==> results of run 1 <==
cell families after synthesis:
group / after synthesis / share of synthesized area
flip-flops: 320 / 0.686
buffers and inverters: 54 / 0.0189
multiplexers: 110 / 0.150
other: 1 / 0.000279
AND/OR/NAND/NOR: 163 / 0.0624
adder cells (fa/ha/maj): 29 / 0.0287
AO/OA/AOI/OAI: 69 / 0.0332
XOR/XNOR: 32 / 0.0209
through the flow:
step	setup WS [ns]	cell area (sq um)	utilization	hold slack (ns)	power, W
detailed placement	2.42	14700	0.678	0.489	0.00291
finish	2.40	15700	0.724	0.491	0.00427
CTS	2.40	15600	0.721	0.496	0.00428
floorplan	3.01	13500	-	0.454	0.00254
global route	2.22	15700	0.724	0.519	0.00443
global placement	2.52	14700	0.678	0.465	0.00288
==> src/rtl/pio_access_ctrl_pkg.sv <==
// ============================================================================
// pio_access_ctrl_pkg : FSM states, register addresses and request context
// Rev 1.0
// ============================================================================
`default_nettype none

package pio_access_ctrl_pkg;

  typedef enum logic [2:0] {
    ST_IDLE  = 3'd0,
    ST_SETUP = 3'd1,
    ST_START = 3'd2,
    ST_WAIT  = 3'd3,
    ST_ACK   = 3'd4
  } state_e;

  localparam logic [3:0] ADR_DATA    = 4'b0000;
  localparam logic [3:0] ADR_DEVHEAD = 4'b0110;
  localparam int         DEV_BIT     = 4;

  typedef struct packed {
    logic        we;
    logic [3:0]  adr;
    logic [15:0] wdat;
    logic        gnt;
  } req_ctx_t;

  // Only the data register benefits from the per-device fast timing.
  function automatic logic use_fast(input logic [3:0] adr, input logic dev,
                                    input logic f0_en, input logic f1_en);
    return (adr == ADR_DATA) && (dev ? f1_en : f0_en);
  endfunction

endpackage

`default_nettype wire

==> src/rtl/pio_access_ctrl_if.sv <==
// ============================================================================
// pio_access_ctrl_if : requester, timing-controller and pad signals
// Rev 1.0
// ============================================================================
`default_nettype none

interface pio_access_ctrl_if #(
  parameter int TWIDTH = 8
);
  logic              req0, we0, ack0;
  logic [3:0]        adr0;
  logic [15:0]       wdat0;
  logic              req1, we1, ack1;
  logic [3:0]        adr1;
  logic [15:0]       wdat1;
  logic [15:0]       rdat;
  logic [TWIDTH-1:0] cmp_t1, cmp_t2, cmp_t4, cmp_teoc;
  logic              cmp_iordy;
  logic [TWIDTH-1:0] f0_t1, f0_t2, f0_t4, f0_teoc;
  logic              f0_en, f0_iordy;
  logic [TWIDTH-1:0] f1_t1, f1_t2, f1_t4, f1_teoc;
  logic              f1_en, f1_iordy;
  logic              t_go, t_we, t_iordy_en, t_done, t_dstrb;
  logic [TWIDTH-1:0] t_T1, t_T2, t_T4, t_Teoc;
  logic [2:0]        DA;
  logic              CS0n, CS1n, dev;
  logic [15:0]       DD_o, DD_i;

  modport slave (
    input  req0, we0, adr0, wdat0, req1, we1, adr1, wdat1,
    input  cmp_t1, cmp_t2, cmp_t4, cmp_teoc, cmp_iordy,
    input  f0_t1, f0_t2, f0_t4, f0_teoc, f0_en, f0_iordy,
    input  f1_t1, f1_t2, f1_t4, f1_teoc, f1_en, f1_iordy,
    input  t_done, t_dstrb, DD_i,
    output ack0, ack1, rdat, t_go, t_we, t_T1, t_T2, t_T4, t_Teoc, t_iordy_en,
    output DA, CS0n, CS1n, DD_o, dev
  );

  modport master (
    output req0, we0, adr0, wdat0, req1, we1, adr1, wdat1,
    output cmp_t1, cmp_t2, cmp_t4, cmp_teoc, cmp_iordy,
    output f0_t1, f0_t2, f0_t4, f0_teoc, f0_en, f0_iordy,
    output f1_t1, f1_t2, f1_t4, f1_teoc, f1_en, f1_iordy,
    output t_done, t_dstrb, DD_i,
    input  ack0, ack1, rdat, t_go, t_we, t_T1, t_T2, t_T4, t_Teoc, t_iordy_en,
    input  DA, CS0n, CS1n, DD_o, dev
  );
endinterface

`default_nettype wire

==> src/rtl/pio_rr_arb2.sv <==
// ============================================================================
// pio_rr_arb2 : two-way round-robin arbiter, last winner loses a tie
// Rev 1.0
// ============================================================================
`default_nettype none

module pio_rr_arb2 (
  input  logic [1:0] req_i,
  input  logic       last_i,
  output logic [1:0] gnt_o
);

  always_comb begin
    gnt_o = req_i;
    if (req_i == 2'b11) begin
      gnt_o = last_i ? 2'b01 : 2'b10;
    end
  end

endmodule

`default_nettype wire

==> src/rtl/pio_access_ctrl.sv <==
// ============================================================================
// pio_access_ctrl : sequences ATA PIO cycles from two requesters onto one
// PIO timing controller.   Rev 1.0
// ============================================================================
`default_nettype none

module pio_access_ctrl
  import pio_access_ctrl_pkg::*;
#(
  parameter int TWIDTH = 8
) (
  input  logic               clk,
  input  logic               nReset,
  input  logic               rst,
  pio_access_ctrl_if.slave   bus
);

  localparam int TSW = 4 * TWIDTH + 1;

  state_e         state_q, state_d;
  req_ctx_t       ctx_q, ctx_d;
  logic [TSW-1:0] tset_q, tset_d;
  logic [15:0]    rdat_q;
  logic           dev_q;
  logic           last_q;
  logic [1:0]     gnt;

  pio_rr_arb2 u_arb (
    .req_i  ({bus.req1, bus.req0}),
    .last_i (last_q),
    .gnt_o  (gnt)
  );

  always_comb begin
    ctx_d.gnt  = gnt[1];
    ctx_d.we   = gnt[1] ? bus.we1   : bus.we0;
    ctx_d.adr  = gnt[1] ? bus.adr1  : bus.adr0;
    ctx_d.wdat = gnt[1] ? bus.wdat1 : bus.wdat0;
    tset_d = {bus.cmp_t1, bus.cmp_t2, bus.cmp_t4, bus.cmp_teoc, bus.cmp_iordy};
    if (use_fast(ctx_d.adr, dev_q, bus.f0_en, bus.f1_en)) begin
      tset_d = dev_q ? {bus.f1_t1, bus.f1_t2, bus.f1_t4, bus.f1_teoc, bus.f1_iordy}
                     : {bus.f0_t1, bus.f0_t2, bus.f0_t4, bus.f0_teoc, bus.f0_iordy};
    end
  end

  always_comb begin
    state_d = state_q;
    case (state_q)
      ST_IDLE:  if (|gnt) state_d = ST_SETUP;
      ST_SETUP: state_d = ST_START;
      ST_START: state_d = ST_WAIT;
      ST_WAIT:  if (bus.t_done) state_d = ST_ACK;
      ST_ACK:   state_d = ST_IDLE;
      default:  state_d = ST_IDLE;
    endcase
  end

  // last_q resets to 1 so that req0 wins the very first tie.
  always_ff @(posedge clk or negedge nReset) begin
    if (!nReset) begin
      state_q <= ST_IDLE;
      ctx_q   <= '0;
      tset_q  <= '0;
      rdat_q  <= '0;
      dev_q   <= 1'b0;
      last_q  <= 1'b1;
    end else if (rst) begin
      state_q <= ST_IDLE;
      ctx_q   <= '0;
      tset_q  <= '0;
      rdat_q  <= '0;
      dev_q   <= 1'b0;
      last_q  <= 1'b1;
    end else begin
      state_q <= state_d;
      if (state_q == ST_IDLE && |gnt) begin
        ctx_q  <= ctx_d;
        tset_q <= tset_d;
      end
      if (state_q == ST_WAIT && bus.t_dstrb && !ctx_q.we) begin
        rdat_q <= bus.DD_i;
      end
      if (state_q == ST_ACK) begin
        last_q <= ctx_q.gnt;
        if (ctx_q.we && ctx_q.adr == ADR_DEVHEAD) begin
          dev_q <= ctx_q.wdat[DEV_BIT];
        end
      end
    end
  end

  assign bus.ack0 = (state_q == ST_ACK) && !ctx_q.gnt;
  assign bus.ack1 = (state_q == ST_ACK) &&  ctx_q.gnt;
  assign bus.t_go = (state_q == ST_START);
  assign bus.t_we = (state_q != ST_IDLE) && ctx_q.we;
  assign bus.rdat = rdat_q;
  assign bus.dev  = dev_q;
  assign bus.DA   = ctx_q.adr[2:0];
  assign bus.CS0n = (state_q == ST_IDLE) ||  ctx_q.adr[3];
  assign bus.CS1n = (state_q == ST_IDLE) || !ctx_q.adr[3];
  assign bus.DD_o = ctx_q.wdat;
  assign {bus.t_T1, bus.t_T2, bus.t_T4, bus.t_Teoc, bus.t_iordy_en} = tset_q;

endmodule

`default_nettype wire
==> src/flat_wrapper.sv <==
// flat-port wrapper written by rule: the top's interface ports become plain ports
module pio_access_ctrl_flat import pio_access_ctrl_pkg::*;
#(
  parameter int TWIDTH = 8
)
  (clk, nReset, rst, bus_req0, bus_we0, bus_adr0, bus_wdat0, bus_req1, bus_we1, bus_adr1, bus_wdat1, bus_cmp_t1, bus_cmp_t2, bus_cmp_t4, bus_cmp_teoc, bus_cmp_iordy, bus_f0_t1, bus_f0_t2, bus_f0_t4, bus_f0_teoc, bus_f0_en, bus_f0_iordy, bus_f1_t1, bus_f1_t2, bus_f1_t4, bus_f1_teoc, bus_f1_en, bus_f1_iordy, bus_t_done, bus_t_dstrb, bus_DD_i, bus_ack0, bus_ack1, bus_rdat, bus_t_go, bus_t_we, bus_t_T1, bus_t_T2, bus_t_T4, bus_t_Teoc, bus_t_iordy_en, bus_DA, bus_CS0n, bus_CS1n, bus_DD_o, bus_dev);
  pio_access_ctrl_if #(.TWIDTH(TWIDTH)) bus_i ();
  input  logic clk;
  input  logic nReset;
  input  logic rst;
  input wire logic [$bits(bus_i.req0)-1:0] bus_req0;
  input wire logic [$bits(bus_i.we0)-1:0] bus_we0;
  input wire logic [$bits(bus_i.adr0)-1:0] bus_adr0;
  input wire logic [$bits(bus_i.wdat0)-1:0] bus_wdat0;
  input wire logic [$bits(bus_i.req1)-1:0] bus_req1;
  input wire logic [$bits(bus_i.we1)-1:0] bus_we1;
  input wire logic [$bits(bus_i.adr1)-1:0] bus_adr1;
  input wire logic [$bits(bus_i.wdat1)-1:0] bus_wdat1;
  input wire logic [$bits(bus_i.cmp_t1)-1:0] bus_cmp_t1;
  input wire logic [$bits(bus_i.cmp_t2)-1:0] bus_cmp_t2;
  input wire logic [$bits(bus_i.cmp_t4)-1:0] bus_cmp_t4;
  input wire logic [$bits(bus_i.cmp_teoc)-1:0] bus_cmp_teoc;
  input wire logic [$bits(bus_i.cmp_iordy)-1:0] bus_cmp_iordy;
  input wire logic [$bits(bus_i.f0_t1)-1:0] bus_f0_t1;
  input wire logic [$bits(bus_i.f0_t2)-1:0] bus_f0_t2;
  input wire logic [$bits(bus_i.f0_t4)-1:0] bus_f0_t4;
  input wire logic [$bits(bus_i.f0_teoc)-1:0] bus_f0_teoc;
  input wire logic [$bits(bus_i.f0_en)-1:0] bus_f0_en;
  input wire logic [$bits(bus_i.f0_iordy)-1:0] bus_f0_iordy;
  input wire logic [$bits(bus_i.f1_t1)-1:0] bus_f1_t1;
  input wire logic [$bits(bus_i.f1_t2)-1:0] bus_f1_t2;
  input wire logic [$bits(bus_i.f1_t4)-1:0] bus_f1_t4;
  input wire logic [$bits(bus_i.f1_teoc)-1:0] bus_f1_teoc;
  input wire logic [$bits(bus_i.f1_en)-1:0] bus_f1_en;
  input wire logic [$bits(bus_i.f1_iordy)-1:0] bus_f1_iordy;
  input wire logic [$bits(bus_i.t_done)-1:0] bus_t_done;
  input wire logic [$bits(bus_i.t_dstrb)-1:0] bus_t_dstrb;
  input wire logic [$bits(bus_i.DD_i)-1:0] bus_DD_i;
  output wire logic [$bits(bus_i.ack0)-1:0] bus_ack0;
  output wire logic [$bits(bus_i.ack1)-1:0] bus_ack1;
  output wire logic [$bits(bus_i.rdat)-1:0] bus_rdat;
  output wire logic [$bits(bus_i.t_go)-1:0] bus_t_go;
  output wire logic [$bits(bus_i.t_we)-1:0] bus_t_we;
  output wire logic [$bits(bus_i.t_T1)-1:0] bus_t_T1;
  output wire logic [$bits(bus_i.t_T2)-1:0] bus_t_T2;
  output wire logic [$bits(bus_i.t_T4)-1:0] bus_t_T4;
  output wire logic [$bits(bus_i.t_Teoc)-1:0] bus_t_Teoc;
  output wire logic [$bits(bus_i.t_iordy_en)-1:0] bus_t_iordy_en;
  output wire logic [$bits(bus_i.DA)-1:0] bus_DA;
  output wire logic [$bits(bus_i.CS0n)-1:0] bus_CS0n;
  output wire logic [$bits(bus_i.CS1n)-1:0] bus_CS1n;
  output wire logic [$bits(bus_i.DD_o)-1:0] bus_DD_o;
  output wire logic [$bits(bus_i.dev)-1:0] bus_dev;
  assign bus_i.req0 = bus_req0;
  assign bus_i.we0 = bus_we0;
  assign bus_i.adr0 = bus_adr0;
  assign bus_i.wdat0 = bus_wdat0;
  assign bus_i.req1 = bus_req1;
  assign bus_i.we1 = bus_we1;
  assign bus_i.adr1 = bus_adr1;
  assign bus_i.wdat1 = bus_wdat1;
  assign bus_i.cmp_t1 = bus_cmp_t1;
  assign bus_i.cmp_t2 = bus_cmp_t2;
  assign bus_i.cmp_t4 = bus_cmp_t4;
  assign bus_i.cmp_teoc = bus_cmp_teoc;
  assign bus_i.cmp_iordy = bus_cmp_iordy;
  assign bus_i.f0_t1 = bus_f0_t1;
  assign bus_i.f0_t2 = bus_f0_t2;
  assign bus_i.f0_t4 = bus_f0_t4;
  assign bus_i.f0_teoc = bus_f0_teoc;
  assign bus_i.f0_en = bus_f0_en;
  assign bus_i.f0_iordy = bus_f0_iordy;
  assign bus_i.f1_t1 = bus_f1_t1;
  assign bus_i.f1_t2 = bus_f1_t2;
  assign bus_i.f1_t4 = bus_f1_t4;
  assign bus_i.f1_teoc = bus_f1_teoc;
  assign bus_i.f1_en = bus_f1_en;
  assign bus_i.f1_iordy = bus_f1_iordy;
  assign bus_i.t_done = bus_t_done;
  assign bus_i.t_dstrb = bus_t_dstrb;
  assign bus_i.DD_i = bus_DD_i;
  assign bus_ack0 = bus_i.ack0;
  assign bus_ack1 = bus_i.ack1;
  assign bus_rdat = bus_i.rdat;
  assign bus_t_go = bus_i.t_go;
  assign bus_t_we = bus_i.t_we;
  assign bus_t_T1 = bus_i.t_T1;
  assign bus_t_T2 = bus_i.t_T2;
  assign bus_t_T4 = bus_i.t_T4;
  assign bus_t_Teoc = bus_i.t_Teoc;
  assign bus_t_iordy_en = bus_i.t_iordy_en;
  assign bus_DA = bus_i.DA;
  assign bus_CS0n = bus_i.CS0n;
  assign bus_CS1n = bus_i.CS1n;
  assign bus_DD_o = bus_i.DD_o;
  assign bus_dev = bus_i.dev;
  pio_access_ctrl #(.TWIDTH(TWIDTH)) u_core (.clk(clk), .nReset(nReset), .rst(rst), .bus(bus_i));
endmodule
* * *
Task statement. After locating the line with "gnt[1] ? bus.adr1" in the material above, return it and each line after it exactly, ending at the line with "very first tie.".

Response area.
    ctx_d.adr  = gnt[1] ? bus.adr1  : bus.adr0;
    ctx_d.wdat = gnt[1] ? bus.wdat1 : bus.wdat0;
    tset_d = {bus.cmp_t1, bus.cmp_t2, bus.cmp_t4, bus.cmp_teoc, bus.cmp_iordy};
    if (use_fast(ctx_d.adr, dev_q, bus.f0_en, bus.f1_en)) begin
      tset_d = dev_q ? {bus.f1_t1, bus.f1_t2, bus.f1_t4, bus.f1_teoc, bus.f1_iordy}
                     : {bus.f0_t1, bus.f0_t2, bus.f0_t4, bus.f0_teoc, bus.f0_iordy};
    end
  end

  always_comb begin
    state_d = state_q;
    case (state_q)
      ST_IDLE:  if (|gnt) state_d = ST_SETUP;
      ST_SETUP: state_d = ST_START;
      ST_START: state_d = ST_WAIT;
      ST_WAIT:  if (bus.t_done) state_d = ST_ACK;
      ST_ACK:   state_d = ST_IDLE;
      default:  state_d = ST_IDLE;
    endcase
  end

  // last_q resets to 1 so that req0 wins the very first tie.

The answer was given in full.